Normalize character strings for IPI-style matching — normalize_for

Normalizes UTF-8 character strings to a deterministic, ASCII-only, uppercase representation suitable for identifier-style matching and comparison (e.g. CISAC IPI–style name matching).

Usage

normalize_for_ipi(x, sep = "\\|")

normalise_for_ipi(x, sep = "\\|")

Arguments

x: A character vector to be normalized.
sep: A regular expression used to split multiple name variants within a single string.

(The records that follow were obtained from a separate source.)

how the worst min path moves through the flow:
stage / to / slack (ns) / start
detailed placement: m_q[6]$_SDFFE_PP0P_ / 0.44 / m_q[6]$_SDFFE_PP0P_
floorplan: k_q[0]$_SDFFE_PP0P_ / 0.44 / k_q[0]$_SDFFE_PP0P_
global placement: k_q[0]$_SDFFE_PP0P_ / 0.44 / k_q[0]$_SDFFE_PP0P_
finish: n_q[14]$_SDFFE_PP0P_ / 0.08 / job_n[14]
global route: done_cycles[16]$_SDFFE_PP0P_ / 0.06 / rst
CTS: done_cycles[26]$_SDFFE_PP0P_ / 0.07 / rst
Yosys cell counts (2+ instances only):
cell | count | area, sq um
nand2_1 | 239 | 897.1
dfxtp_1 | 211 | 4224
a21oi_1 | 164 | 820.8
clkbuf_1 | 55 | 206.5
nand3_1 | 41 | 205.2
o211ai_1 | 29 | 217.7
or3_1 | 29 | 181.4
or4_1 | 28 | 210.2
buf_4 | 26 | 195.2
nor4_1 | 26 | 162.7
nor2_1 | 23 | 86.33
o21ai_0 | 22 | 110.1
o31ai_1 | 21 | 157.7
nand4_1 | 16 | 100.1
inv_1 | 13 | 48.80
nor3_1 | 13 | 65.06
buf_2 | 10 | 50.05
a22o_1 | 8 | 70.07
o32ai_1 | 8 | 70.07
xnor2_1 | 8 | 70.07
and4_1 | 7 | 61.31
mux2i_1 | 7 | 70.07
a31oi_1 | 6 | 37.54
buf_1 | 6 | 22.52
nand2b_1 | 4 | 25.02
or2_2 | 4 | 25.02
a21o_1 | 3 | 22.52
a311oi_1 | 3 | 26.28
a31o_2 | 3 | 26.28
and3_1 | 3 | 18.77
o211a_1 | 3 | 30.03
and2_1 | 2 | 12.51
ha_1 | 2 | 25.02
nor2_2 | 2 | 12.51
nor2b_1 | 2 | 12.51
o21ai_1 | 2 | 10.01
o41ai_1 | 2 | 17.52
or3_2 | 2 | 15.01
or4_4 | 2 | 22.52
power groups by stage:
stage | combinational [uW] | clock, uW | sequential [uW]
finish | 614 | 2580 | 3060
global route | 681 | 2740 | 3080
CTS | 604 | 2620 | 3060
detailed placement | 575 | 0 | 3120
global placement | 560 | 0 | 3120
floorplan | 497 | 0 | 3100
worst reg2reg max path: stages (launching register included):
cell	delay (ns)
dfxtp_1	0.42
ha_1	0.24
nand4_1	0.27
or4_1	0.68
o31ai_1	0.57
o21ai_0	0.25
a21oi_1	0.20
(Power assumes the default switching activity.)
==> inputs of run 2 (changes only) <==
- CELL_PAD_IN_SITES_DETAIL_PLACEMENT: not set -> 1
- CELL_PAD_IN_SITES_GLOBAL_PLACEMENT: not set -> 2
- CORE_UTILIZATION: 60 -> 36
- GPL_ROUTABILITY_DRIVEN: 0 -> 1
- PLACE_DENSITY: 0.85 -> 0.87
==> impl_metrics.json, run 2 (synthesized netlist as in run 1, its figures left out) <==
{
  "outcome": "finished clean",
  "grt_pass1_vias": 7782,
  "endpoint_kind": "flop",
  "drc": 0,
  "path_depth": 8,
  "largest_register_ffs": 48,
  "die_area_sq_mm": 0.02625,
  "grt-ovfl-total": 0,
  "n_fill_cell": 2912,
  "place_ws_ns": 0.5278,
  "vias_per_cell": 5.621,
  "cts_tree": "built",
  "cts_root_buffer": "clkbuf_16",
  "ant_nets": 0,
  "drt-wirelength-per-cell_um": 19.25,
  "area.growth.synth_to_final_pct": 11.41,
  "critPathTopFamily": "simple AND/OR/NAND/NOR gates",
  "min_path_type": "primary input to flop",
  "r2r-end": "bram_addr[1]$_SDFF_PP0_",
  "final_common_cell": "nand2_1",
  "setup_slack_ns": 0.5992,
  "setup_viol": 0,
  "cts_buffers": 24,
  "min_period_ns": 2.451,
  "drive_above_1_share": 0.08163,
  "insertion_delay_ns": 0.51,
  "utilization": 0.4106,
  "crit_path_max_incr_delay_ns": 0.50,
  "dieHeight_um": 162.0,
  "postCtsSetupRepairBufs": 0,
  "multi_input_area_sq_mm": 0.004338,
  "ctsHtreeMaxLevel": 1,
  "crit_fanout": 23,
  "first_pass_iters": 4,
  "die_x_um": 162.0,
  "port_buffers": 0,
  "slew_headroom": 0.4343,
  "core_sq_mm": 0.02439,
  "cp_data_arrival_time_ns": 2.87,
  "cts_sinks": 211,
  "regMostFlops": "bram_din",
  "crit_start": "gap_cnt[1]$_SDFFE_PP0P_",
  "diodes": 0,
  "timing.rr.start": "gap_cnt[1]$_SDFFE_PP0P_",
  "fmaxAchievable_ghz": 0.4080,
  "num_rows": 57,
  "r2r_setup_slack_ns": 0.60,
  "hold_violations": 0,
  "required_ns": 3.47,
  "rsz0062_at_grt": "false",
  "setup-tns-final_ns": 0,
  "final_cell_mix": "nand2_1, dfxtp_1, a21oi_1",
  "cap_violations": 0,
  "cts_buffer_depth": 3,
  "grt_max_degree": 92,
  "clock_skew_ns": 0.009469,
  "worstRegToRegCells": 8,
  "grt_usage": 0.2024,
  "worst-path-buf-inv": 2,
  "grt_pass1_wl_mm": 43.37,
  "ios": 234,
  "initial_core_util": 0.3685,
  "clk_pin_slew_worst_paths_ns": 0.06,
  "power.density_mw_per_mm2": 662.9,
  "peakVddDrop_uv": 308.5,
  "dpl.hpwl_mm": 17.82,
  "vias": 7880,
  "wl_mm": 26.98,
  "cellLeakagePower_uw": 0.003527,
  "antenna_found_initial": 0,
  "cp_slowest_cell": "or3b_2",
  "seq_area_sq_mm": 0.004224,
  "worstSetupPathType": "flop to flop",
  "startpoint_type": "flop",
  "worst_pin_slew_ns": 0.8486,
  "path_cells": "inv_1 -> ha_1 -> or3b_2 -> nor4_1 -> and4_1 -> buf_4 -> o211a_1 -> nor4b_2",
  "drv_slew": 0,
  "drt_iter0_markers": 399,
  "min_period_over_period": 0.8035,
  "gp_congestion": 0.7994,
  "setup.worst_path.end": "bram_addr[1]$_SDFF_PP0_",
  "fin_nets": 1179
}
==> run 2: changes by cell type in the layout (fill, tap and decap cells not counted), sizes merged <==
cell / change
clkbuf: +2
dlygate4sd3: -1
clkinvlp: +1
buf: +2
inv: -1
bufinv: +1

Defaults to a pipe separator ("\\|").

Value

A character vector of normalized strings.

Details

The normalization:

transliterates accented Latin characters,
applies deterministic Cyrillic-to-Latin transliteration aligned with common CISAC / CMO practice,
removes punctuation and non-alphanumeric characters,
standardizes whitespace,
preserves pipe-separated name variants.

This function produces IPI-style normalized strings for internal matching and reconciliation. It does not generate official CISAC IPI Names and carries no CISAC or ISO authority.

Examples

normalize_for_ipi("Björk Guðmundsdóttir")
#> [1] "BJORK GUDMUNDSDOTTIR"
#> "BJORK GUDMUNDSDOTTIR"

normalize_for_ipi("Седой Урал|Ольга Тихонова")
#> [1] "SEDOY URAL|OLGA TIKHONOVA"
#> "SEDOY URAL|OLGA TIKHONOVA"